##### Listed records #####

Context: an optimization exercise on an open-source flow, tuned for small area. The choices shown serve that exercise and are no tape-out recipe. RTL that was checked went through simulation tests only; none was proved equivalent to the original. Power is estimated from default activity; no workload was simulated.

the baseline:
Design myFFT16, start of the top module:
module myFFT16 (
    input         i_clk,
    input         i_reset,
    input         i_valid,
    input  [15:0] i_data_in_i,
    input  [15:0] i_data_in_q,
    output [17:0] o_data_out_i,
    output [17:0] o_data_out_q,
    output        o_complete,
    output [2:0]  o_stateFFT,
    input         i_flag_ready_recive,
    output        o_flag_wayt_data
);
    myFFT #(.SIZE_BUFFER(4), .DATA_FFT_SIZE(16), .FAST("slow"), .TYPE("forvard"),
            .COMPENS_FP("add"), .MIN_FFT_x4(1), .USE_ROUND(1), .USE_DSP(1),
            .PARAREL_FFT(9'b111111111))
    u_fft (
        .i_clk(i_clk),
        .i_reset(i_reset),
        .i_valid(i_valid),
        .i_data_in_i(i_data_in_i),
        .i_data_in_q(i_data_in_q),
        .o_data_out_i(o_data_out_i),
        .o_data_out_q(o_data_out_q),
        .o_complete(o_complete),
        .o_stateFFT(o_stateFFT),
        .i_flag_ready_recive(i_flag_ready_recive),
        .o_flag_wayt_data(o_flag_wayt_data)
    );
endmodule
For scale: ~10000 cells after synthesis, ~3100 flip-flops, roughly 160000 um^2 of cells after synthesis.
Settings: LEC_CHECK=0, CAP_MARGIN=0, CORE_MARGIN=2, CORE_UTILIZATION=60, CTS_BUF_LIST=sky130_fd_sc_hd__clkbuf_8, CTS_CLUSTER_DIAMETER=60, CTS_CLUSTER_SIZE=16, SLEW_MARGIN=0; clock period 10.0 ns.
run.sh (not shown) runs the stock make flow with config.mk's settings and CLKGATE_MAP_FILE= SYNTH_SCRIPT=/design/flow/synth_recipe.tcl, a recipe that flattens the netlist after the stock synthesis.
Edits applied to the flow inputs when going from the baseline to the candidate:
--- a/flow/design.v
+++ b/flow/design.v
@@ -598,21 +598,21 @@
   output logic [17 : 0] odat_im
 );
   logic [16:0] dat_re, dat_im;
   logic  [2:0] k;
   logic [17:0] r_re, r_im, s2_re, s2_im, s3_re, s3_im;
   wire nE = k[0] | k[1];
   wire BD = k[0];
   wire AA = k[1] & ~k[0];
-  wire sw_d = (ik == 3'd3) | (ik == 3'd4) | (ik == 3'd5) | (ik == 3'd6);
-  wire [16:0] u_re = dat_re;
-  wire [16:0] v_re = dat_im;
-  wire [16:0] u_im = dat_im;
-  wire [16:0] v_im = dat_re;
+  wire sw = (k == 3'd3) | (k == 3'd4) | (k == 3'd5) | (k == 3'd6);
+  wire [16:0] u_re = sw ? dat_im : dat_re;
+  wire [16:0] v_re = sw ? dat_re : dat_im;
+  wire [16:0] u_im = sw ? dat_re : dat_im;
+  wire [16:0] v_im = sw ? dat_im : dat_re;
   wire nu_re = (k == 3'd7);
   wire nv_re = (k == 3'd5) | (k == 3'd6);
   wire nu_im = k[2] | (k == 3'd3);
   wire nv_im = (k[1] | k[0]) & (k != 3'd3);
   wire p_re_w0 = (1'b1 & (u_re[0] ^ nu_re));
   wire p_re_w1 = (1'b1 & (u_re[1] ^ nu_re));
   wire p_re_w2 = (1'b1 & (u_re[2] ^ nu_re));
   wire p_re_w3 = (1'b1 & (u_re[3] ^ nu_re));
@@ -1897,18 +1897,18 @@
   wire p_im_w638 = p_im_w515 ^ p_im_w575 ^ p_im_w576;
   wire p_im_w639 = (p_im_w515 & p_im_w575) | (p_im_w515 & p_im_w576) | (p_im_w575 & p_im_w576);
   wire [31:0] p_im_a = {p_im_w637, p_im_w635, p_im_w633, p_im_w631, p_im_w629, p_im_w627, p_im_w625, p_im_w623, p_im_w621, p_im_w619, p_im_w617, p_im_w615, p_im_w613, p_im_w611, p_im_w609, p_im_w607, p_im_w605, p_im_w603, p_im_w601, p_im_w599, p_im_w597, p_im_w595, p_im_w593, p_im_w591, p_im_w589, p_im_w587, p_im_w585, p_im_w583, p_im_w581, p_im_w579, p_im_w516, 1'b0};
   wire [31:0] p_im_b = {p_im_w638, p_im_w636, p_im_w634, p_im_w632, p_im_w630, p_im_w628, p_im_w626, p_im_w624, p_im_w622, p_im_w620, p_im_w618, p_im_w616, p_im_w614, p_im_w612, p_im_w610, p_im_w608, p_im_w606, p_im_w604, p_im_w602, p_im_w600, p_im_w598, p_im_w596, p_im_w594, p_im_w592, p_im_w590, p_im_w588, p_im_w586, p_im_w584, p_im_w582, p_im_w580, p_im_w578, 1'b0};
   wire [31:0] p_im_s = p_im_a + p_im_b;
   assign r_im = p_im_s[31:14];
   always_ff @(posedge iclk) begin
     if (ival) begin
-      dat_re <= sw_d ? idat_im : idat_re;
-      dat_im <= sw_d ? idat_re : idat_im;
+      dat_re <= idat_re;
+      dat_im <= idat_im;
       k      <= ik;
       s2_re  <= r_re;
       s2_im  <= r_im;
       s3_re  <= s2_re;
       s3_im  <= s2_im;
       odat_re <= s3_re;
       odat_im <= s3_im;
     end
Notes after the runs:
The baseline ended up with met5 as its top routing layer in use; the candidate ended up with met4. First-pass GRT wire length, the candidate vs the baseline: down slightly. When the final numbers for the baseline and the candidate were put side by side, the slack of the critical path turned out to be smaller in the candidate. Compared to the baseline, the candidate has headroom to the max-slew limit 1.8 points lower. The delay contributed by the slowest stage of the critical path of the candidate and that of the baseline are within noise of each other. The utilization after layout on the candidate is in line with that on the baseline. The candidate vs the baseline, hold slack went down by 0.018 ns.
The RTL of the candidate was laid out without a check of its function.

myFFT16, a different RTL version from the one above (not shown whole).
For scale: about 3,100 flip-flops, about 77 I/O pins.
clock: 10.0 ns
lec_check: 0
cap_margin: 0
core_margin: 2
core_utilization: 60
cts_buf_list: sky130_fd_sc_hd__clkbuf_8
cts_cluster_diameter: 60
cts_cluster_size: 16
slew_margin: 0
standard.sh (not shown) runs the stock make flow with config.mk's settings and CLKGATE_MAP_FILE= SYNTH_SCRIPT=/design/flow/synth_recipe.tcl, a recipe that flattens the netlist after the stock synthesis.
==> flow/flow/run.sh <==
#!/bin/bash
set -e
export CTS_ARGS="-sink_clustering_enable -repair_clock_nets -dont_use_dummy_load -sink_clustering_size 16 -sink_clustering_max_diameter 60 -buf_list sky130_fd_sc_hd__clkbuf_8"
bash standard.sh > standard.log 2>&1
Rerun with:
--- a/flow/design.v
+++ b/flow/design.v
@@ -4,26 +4,17 @@
   input  logic          ival    ,
   input  logic [15 : 0] idat_re ,
   input  logic [15 : 0] idat_im ,
   input  logic  [1 : 0] ik      ,
   output logic [16 : 0] odat_re ,
   output logic [16 : 0] odat_im
 );
-  function automatic [16:0] rca(input [16:0] a, input [16:0] b, input neg);
-    logic c, bb;
-    c = neg;
-    for (int t = 0; t < 17; t++) begin
-      bb = b[t] ^ neg;
-      rca[t] = a[t] ^ bb ^ c;
-      c = (a[t] & bb) | (a[t] & c) | (bb & c);
-    end
-  endfunction
   logic [16:0] sum, dif, x_re_d, x_im_d;
-  assign sum = rca({idat_re[15], idat_re}, {idat_im[15], idat_im}, 1'b0);
-  assign dif = rca({idat_im[15], idat_im}, {idat_re[15], idat_re}, 1'b1);
+  assign sum = {idat_re[15], idat_re} + {idat_im[15], idat_im};
+  assign dif = {idat_im[15], idat_im} - {idat_re[15], idat_re};
   always_comb begin
     case (ik)
       2'd0: begin x_re_d = {idat_re[15], idat_re}; x_im_d = {idat_im[15], idat_im}; end
       2'd1: begin x_re_d = sum;                    x_im_d = dif; end
       2'd2: begin x_re_d = {idat_im[15], idat_im}; x_im_d = {idat_re[15], idat_re}; end
       default: begin x_re_d = dif;                 x_im_d = sum; end
     endcase
@@ -1946,27 +1937,27 @@
     function [DATA_FFT_SIZE-1:0] rca;
         input [DATA_FFT_SIZE-1:0] a;
         input [DATA_FFT_SIZE-1:0] b_in;
         integer t;
         reg c;
         reg [DATA_FFT_SIZE-1:0] b;
         begin
-            b = b_in;
-            c = 1'b0;
+            b = SUB ? ~b_in : b_in;
+            c = SUB ? 1'b1 : 1'b0;
             for (t = 0; t < DATA_FFT_SIZE; t = t + 1)
             begin
                 rca[t] = a[t] ^ b[t] ^ c;
                 c = (a[t] & b[t]) | (a[t] & c) | (b[t] & c);
             end
         end
     endfunction
     always @(posedge i_clk)
     begin
-        if(i_en)  o_data_out0_i <= SUB ? ~rca(~i_data_in0_i, i_data_in1_i) : rca(i_data_in0_i, i_data_in1_i);
-        if(i_en)  o_data_out0_q <= SUB ? ~rca(~i_data_in0_q, i_data_in1_q) : rca(i_data_in0_q, i_data_in1_q);
+        if(i_en)  o_data_out0_i <= rca(i_data_in0_i, i_data_in1_i);
+        if(i_en)  o_data_out0_q <= rca(i_data_in0_q, i_data_in1_q);
     end
 endmodule
 `timescale 1ns / 1ps
 module memForFFT #(parameter DATA_FFT_SIZE = 16,
                    parameter SIZE_BITS_ADDRES = 4  ,
                    parameter ONE_OUT = 0  )
     (
@@ -1997,31 +1988,19 @@
     input i_readEn2;
     input [SIZE_BITS_ADDRES-1:0] i_addr2;
     input [SIZE_BITS_ADDRES-1:0] i_addr_r2;
     input [DATA_FFT_SIZE-1:0] i_inData2;
     output reg [DATA_FFT_SIZE-1:0] o_outData2;
     reg [DATA_FFT_SIZE-1:0] data [2**SIZE_BITS_ADDRES-1:0];
     reg [DATA_FFT_SIZE-1:1] data2 [2**SIZE_BITS_ADDRES-1:0];
-    localparam D = 2**SIZE_BITS_ADDRES;
-    reg [DATA_FFT_SIZE-1:0] rd1, rd2_r2;
-    integer k;
-    always @(*)
-    begin
-        rd1 = {DATA_FFT_SIZE{1'b0}};
-        rd2_r2 = {DATA_FFT_SIZE{1'b0}};
-        for (k = 0; k < D; k = k + 1)
-        begin
-            rd1 = rd1 | ({DATA_FFT_SIZE{(i_addr_r == k) & !(ONE_OUT && i_sel)}} & data[k])
-                      | ({DATA_FFT_SIZE{(i_addr_r == k) &  (ONE_OUT && i_sel)}} & {data2[k], data[k][0]});
-            rd2_r2 = rd2_r2 | ({DATA_FFT_SIZE{i_addr_r2 == k}} & {data2[k], data[k][0]});
-        end
-    end
+    wire [DATA_FFT_SIZE-1:0] rd2 = {data2[i_addr_r], data[i_addr_r][0]};
+    wire [DATA_FFT_SIZE-1:0] rd2_r2 = {data2[i_addr_r2], data[i_addr_r2][0]};
     always @(posedge i_clk)
     begin
-        if(i_readEn)  o_outData <= rd1; 
+        if(i_readEn)  o_outData <= (ONE_OUT && i_sel) ? rd2 : data[i_addr_r]; 
         if(i_writeEn) data[i_addr] <= i_inData; 
         if(i_readEn2 && !ONE_OUT)  o_outData2 <= rd2_r2; 
         if(i_writeEn2) data2[i_addr2] <= i_inData2[DATA_FFT_SIZE-1:1]; 
     end
 endmodule
 `timescale 1ns / 1ps
 module multComplexE #(parameter SIZE_DATA_FI = 2 ,
@@ -2395,16 +2374,16 @@
             end
         endfunction
         wire [1:0] n = counterReciveDataFFT[1:0];
         wire [DATA_FFT_SIZE-1:0] base_i = n[0] ? s_i[1] : s_i[0];
         wire [DATA_FFT_SIZE-1:0] base_q = n[0] ? s_q[1] : s_q[0];
         wire [DATA_FFT_SIZE-1:0] bp_i = rca(base_i, i_data_in_i, 1'b0);
         wire [DATA_FFT_SIZE-1:0] bp_q = rca(base_q, i_data_in_q, 1'b0);
-        wire [DATA_FFT_SIZE-1:0] bm_i = ~rca(~base_i, i_data_in_i, 1'b0);    
-        wire [DATA_FFT_SIZE-1:0] bm_q = ~rca(~base_q, i_data_in_q, 1'b0);
+        wire [DATA_FFT_SIZE-1:0] bm_i = rca(base_i, i_data_in_i, 1'b1);
+        wire [DATA_FFT_SIZE-1:0] bm_q = rca(base_q, i_data_in_q, 1'b1);
         always @(posedge i_clk) 
         begin : reciveDataFFT
             if(i_reset)   counterReciveDataFFT <= 0;
             else
             begin
                 if(counterReciveDataFFT < NFFT)
                 begin
Cell count shrinks by 0.84%.
Global-route usage went down by 1.2 points.
Sequential share of layout area fell by 1.2 points.
First-iteration DRC count drops by 8.6%.
Cell area rose by 2.5%.
Power is higher by 0.99%.
Synthesized cell count shrinks by 1.9%.
Via count decreases by 1.4%.
Worst hold slack improves by 0.012 ns.
Clock power climbs by about 3%.
Register-to-register slack gets better by 0.28 ns.
Die area increases by 2.4%.
Setup slack degrades by 0.081 ns.

myFFT16, a different RTL version from the one above (not shown whole).
Size in the first run: roughly 10,000 cells after synthesis.
Settings: LEC_CHECK=0, CAP_MARGIN=0, CORE_MARGIN=2, CORE_UTILIZATION=60, CTS_BUF_LIST=sky130_fd_sc_hd__clkbuf_8, CTS_CLUSTER_DIAMETER=60, CTS_CLUSTER_SIZE=16, SLEW_MARGIN=0; clock period 10.0 ns.
Scripts as last shown in full above: flow/flow/run.sh
The first run finished clean.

#####

* **Exercise description**
From the listing above, repeat exactly the lines starting at the line that includes "v_re = dat_im;" and ending at the line that includes "wire nu_re = (k == 3'd7);", with nothing outside that span.

* **Answer to this task**
-  wire [16:0] v_re = dat_im;
-  wire [16:0] u_im = dat_im;
-  wire [16:0] v_im = dat_re;
+  wire sw = (k == 3'd3) | (k == 3'd4) | (k == 3'd5) | (k == 3'd6);
+  wire [16:0] u_re = sw ? dat_im : dat_re;
+  wire [16:0] v_re = sw ? dat_re : dat_im;
+  wire [16:0] u_im = sw ? dat_re : dat_im;
+  wire [16:0] v_im = sw ? dat_im : dat_re;
   wire nu_re = (k == 3'd7);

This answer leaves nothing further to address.